TASK TO CARRY OUT:
Go through the listing beneath this task and return every line that carries the string "name".

PROVIDED DATA:
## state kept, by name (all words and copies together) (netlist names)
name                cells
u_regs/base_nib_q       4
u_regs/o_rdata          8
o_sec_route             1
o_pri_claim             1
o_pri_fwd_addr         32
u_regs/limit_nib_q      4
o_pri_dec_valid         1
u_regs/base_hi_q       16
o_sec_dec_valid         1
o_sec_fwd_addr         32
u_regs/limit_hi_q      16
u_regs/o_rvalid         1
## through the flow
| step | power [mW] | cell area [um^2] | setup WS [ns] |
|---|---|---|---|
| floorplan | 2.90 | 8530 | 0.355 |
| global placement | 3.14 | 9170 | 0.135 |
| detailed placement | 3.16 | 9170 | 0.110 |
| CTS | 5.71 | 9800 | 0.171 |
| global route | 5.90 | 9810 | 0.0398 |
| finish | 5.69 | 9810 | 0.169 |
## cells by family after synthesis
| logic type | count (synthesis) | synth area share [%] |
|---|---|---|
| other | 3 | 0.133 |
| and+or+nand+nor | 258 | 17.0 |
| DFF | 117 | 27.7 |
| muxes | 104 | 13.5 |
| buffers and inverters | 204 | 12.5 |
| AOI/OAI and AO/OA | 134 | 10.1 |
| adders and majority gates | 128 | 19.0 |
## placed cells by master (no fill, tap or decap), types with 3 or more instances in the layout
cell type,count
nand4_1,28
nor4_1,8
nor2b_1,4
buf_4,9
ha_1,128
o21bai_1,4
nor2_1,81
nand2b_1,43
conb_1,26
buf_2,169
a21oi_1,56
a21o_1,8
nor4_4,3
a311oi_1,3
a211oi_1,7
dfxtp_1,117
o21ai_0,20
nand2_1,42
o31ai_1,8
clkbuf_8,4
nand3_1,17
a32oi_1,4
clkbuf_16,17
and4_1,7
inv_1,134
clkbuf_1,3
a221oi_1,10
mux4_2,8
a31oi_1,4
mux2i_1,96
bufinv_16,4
**src/common/sdmb_pkg.sv**
```systemverilog
// Purpose: Shared constants, command codes and carriers for the SDRAM command front end.
// Assumes: 16-bit data organization, four banks, one 20 MHz clock.
// Notes: Field positions follow the mode word layout on the address and bank inputs.
`default_nettype none
package sdmb_pkg;
  localparam int ROW_W = 13;
  localparam int COL_W = 10;
  localparam int BANK_W = 2;
  localparam int NBANK = 4;
  localparam int DQ_W = 16;
  localparam int MODE_W = 14;
  localparam int FIFO_DEPTH = 16;
  localparam int RD_PIPE = 3;
  // Mode word fields.
  localparam int BL_LSB = 0;
  localparam int BO_BIT = 3;
  localparam int RL_LSB = 4;
  localparam int OPM_LSB = 7;
  localparam int WS_BIT = 9;
  localparam int RSEL_LSB = 12;
  localparam int PSCOPE_BIT = 10;
  // The real part powers up unknown; reset gives latency 2 and single-beat bursts.
  localparam logic [MODE_W-1:0] MODE_RESET = 14'h0020;
  localparam logic [2:0] BL_1 = 3'h0;
  localparam logic [2:0] BL_2 = 3'h1;
  localparam logic [2:0] BL_4 = 3'h2;
  localparam logic [2:0] BL_8 = 3'h3;
  localparam logic [2:0] BL_FULL = 3'h7;
  localparam logic [2:0] RL_3 = 3'h3;
  localparam logic [1:0] RSEL_MAIN = 2'h0;
  localparam logic [COL_W-1:0] COL_ONE = 10'h001;
  localparam logic [COL_W-1:0] COL_ZERO = 10'h000;
  typedef enum logic [2:0] {
    CMD_LMR = 3'h0,
    CMD_REF = 3'h1,
    CMD_PRE = 3'h2,
    CMD_ACT = 3'h3,
    CMD_WR = 3'h4,
    CMD_RD = 3'h5,
    CMD_BST = 3'h6,
    CMD_NOP = 3'h7
  } sdmb_cmd_t;
  typedef struct packed {
    logic cke;
    logic cs_n;
    logic ras_n;
    logic cas_n;
    logic we_n;
    logic bank_select_high;
    logic bank_select_low;
    logic [ROW_W-1:0] addr;
    logic dqm;
    logic [DQ_W-1:0] dq;
  } sdmb_pins_t;
  typedef struct packed {
    logic write;
    logic mask;
    logic [BANK_W-1:0] bank;
    logic [ROW_W-1:0] row;
    logic [COL_W-1:0] col;
    logic [DQ_W-1:0] data;
  } sdmb_access_t;
  localparam int ACC_W = $bits(sdmb_access_t);
endpackage : sdmb_pkg
`default_nettype wire

```
**src/rtl/sdmb_fifo.sv**
```systemverilog
// Purpose: Synchronous FIFO carrying column accesses toward the array.
// Assumes: One clock, synchronous active-high reset.
// Notes: Full and empty come from an occupancy count, so both are exact.
`default_nettype none
module sdmb_fifo #(
  parameter int WIDTH = 8,
  parameter int DEPTH = 16
) (
  input wire logic clk_i,
  input wire logic rst_i,
  input wire logic in_valid_i,
  output logic in_ready_o,
  input wire logic [WIDTH-1:0] in_data_i,
  output logic out_valid_o,
  input wire logic out_ready_i,
  output logic [WIDTH-1:0] out_data_o
);
  localparam int AW = $clog2(DEPTH);
  logic [WIDTH-1:0] mem [DEPTH];
  logic [AW-1:0] wr_ptr, rd_ptr, next_wr_ptr, next_rd_ptr;
  logic [AW:0] count, next_count;
  logic push, pop;

  always_comb begin
    in_ready_o = (count != DEPTH[AW:0]);
    out_valid_o = (count != '0);
    out_data_o = mem[rd_ptr];
    push = in_valid_i && in_ready_o;
    pop = out_valid_o && out_ready_i;
    next_wr_ptr = push ? wr_ptr + 1'b1 : wr_ptr;
    next_rd_ptr = pop ? rd_ptr + 1'b1 : rd_ptr;
    next_count = count + {{AW{1'b0}}, push} - {{AW{1'b0}}, pop};
  end

  always_ff @(posedge clk_i) begin
    if (push) begin
      mem[wr_ptr] <= in_data_i;
    end
    if (rst_i) begin
      wr_ptr <= '0;
      rd_ptr <= '0;
      count <= '0;
    end else begin
      wr_ptr <= next_wr_ptr;
      rd_ptr <= next_rd_ptr;
      count <= next_count;
    end
  end
endmodule : sdmb_fifo
`default_nettype wire

```
**src/rtl/sdmb_core.sv**
```systemverilog
// Purpose: Device-side command decoder, mode storage, bank tracking and burst generator.
// Assumes: Controller inputs are synchronous to clk_i; the array drains acc_o.
// Notes: Each burst beat becomes one access record; reads return on dq_o by latency.
// Operation
// - All inputs sampled on rising clock edge.
// - ACTIVE latches bank select and row address.
// - READ/WRITE start column from low address bits.
// - Mode registers loaded before operational commands.
// - Mode word kept until rewritten.
// - Mode word decoded into five fields; the core decodes four, and the operating mode bits at OPM_LSB are not used.
// - Burst length limits column accesses per command.
// - Sequential full-page burst ends by terminate.
// - Burst wraps inside aligned length block.
// - Mode bit three selects interleaved order.
// - Order depends on length, type, start.
// - Read latency two or three clocks.
// - Write single bit forces one-location writes.
// - Address bit ten selects precharge scope.
`default_nettype none
module sdmb_core
  import sdmb_pkg::*;
(
  input wire logic clk_i,
  input wire logic rst_i,
  input wire sdmb_pkg::sdmb_pins_t pins_i,
  output logic [sdmb_pkg::DQ_W-1:0] dq_o,
  output logic dq_oe_o,
  output sdmb_pkg::sdmb_access_t acc_o,
  output logic acc_valid_o,
  input wire logic acc_ready_i,
  input wire logic [sdmb_pkg::DQ_W-1:0] rdata_i,
  output logic [sdmb_pkg::MODE_W-1:0] mode_o,
  output logic all_idle_o
);
  import sdmb_pkg::*;

  typedef enum logic [1:0] {
    ST_IDLE = 2'b01,
    ST_BURST = 2'b10
  } sdmb_state_t;

  sdmb_state_t state, next_state;
  sdmb_cmd_t cmd;
  logic [MODE_W-1:0] operating_mode_settings, next_mode;
  logic [NBANK-1:0] open, next_open;
  logic [ROW_W-1:0] open_row [NBANK];
  logic [ROW_W-1:0] next_row [NBANK];
  logic [COL_W-1:0] cnt, next_cnt, start, next_start, cur_mask, new_mask;
  logic [2:0] blen, next_blen;
  logic [BANK_W-1:0] bank, next_bank, pin_bank;
  logic wr, next_wr, ap, next_ap, il, next_il;
  logic [RD_PIPE-1:0] rd_pipe, next_rd_pipe, msk_pipe, next_msk_pipe;
  logic [DQ_W-1:0] next_dq;
  logic rw_cmd, beat_valid, accept, in_ready, rl3, new_last, cur_last;
  logic [2:0] new_bl;
  sdmb_access_t beat;

  function automatic logic [COL_W-1:0] bl_mask(input logic [2:0] code);
    logic [COL_W-1:0] m;
    m = COL_ZERO;
    unique case (code)
      BL_2: m = 10'h001;
      BL_4: m = 10'h003;
      BL_8: m = 10'h007;
      BL_FULL: m = 10'h3ff;
      default: m = COL_ZERO;
    endcase
    return m;
  endfunction : bl_mask

  // Low bits walk inside the block; upper bits stay put, which gives the wrap.
  function automatic logic [COL_W-1:0] beat_col(input logic [COL_W-1:0] s,
      input logic [COL_W-1:0] n, input logic [COL_W-1:0] m, input logic inter);
    logic [COL_W-1:0] low;
    low = inter ? ((s ^ n) & m) : ((s + n) & m);
    return (s & ~m) | low;
  endfunction : beat_col

  always_comb begin
    cmd = (pins_i.cke && !pins_i.cs_n) ?
        sdmb_cmd_t'({pins_i.ras_n, pins_i.cas_n, pins_i.we_n}) : CMD_NOP;
    pin_bank = {pins_i.bank_select_high, pins_i.bank_select_low};
    rw_cmd = (cmd == CMD_RD) || (cmd == CMD_WR);
    rl3 = (operating_mode_settings[RL_LSB +: 3] == RL_3);
    // Continuous page is sequential only; interleave is ignored there.
    new_bl = operating_mode_settings[BL_LSB +: 3];
    if ((cmd == CMD_WR) && operating_mode_settings[WS_BIT]) begin
      new_bl = BL_1;
    end
    new_mask = bl_mask(new_bl);
    cur_mask = bl_mask(blen);
    new_last = (new_mask == COL_ZERO);
    cur_last = (cnt == cur_mask) && (blen != BL_FULL);
    beat = '0;
    beat_valid = 1'b0;
    if (rw_cmd) begin
      beat_valid = 1'b1;
      beat.write = (cmd == CMD_WR);
      beat.bank = pin_bank;
      beat.row = open_row[pin_bank];
      beat.col = pins_i.addr[COL_W-1:0];
    end else if (state == ST_BURST) begin
      beat_valid = 1'b1;
      beat.write = wr;
      beat.bank = bank;
      beat.row = open_row[bank];
      beat.col = beat_col(start, cnt, cur_mask, il && (blen != BL_FULL));
    end
    beat.mask = pins_i.dqm;
    beat.data = pins_i.dq;
    accept = beat_valid && in_ready;
  end

  always_comb begin
    next_state = state;
    next_cnt = cnt;
    next_start = start;
    next_blen = blen;
    next_bank = bank;
    next_wr = wr;
    next_ap = ap;
    next_il = il;
    next_open = open;
    next_mode = operating_mode_settings;
    for (int b = 0; b < NBANK; b++) begin
      next_row[b] = open_row[b];
    end
    unique case (cmd)
      CMD_ACT: begin
        next_open[pin_bank] = 1'b1;
        next_row[pin_bank] = pins_i.addr;
      end
      CMD_PRE: begin
        if (pins_i.addr[PSCOPE_BIT]) begin
          next_open = '0;
        end else begin
          next_open[pin_bank] = 1'b0;
        end
        next_state = ST_IDLE;
      end
      CMD_BST: next_state = ST_IDLE;
      CMD_LMR: begin
        // The extended register select is not kept here; only the main word is.
        if (pin_bank == RSEL_MAIN) begin
          next_mode = {pin_bank, pins_i.addr[RSEL_LSB-1:0]};
        end
      end
      CMD_RD, CMD_WR: begin
        next_start = pins_i.addr[COL_W-1:0];
        next_blen = new_bl;
        next_bank = pin_bank;
        next_wr = (cmd == CMD_WR);
        next_ap = pins_i.addr[PSCOPE_BIT];
        next_il = operating_mode_settings[BO_BIT];
        next_cnt = accept ? COL_ONE : COL_ZERO;
        next_state = (accept && new_last) ? ST_IDLE : ST_BURST;
        if (accept && new_last && pins_i.addr[PSCOPE_BIT]) begin
          next_open[pin_bank] = 1'b0;
        end
      end
      default: begin
        if ((state == ST_BURST) && accept) begin
          if (cur_last) begin
            next_state = ST_IDLE;
            if (ap) begin
              next_open[bank] = 1'b0;
            end
          end else begin
            next_cnt = cnt + COL_ONE;
          end
        end
      end
    endcase
  end

  // Read beats ride a latency pipe; dqm at the beat masks the drive.
  always_comb begin
    next_rd_pipe = {rd_pipe[RD_PIPE-2:0], accept && !beat.write};
    next_msk_pipe = {msk_pipe[RD_PIPE-2:0], beat.mask};
    next_dq = dq_o;
    if (rl3 ? rd_pipe[1] : rd_pipe[0]) begin
      next_dq = rdata_i;
    end
    dq_oe_o = rl3 ? (rd_pipe[2] && !msk_pipe[2]) : (rd_pipe[1] && !msk_pipe[1]);
    mode_o = operating_mode_settings;
    all_idle_o = (open == '0);
  end

  always_ff @(posedge clk_i) begin
    if (rst_i) begin
      state <= ST_IDLE;
      cnt <= COL_ZERO;
      start <= COL_ZERO;
      blen <= BL_1;
      bank <= '0;
      wr <= 1'b0;
      ap <= 1'b0;
      il <= 1'b0;
      open <= '0;
      operating_mode_settings <= MODE_RESET;
      rd_pipe <= '0;
      msk_pipe <= '0;
      dq_o <= '0;
      for (int b = 0; b < NBANK; b++) begin
        open_row[b] <= '0;
      end
    end else begin
      state <= next_state;
      cnt <= next_cnt;
      start <= next_start;
      blen <= next_blen;
      bank <= next_bank;
      wr <= next_wr;
      ap <= next_ap;
      il <= next_il;
      open <= next_open;
      operating_mode_settings <= next_mode;
      rd_pipe <= next_rd_pipe;
      msk_pipe <= next_msk_pipe;
      dq_o <= next_dq;
      for (int b = 0; b < NBANK; b++) begin
        open_row[b] <= next_row[b];
      end
    end
  end

  // A full FIFO stalls the burst counter, so the array can apply back-pressure.
  sdmb_fifo #(
    .WIDTH(ACC_W),
    .DEPTH(FIFO_DEPTH)
  ) u_fifo (
    .clk_i(clk_i),
    .rst_i(rst_i),
    .in_valid_i(beat_valid),
    .in_ready_o(in_ready),
    .in_data_i(beat),
    .out_valid_o(acc_valid_o),
    .out_ready_i(acc_ready_i),
    .out_data_o(acc_o)
  );
endmodule : sdmb_core
`default_nettype wire

```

SOLUTION BELOW:
## state kept, by name (all words and copies together) (netlist names)
name                cells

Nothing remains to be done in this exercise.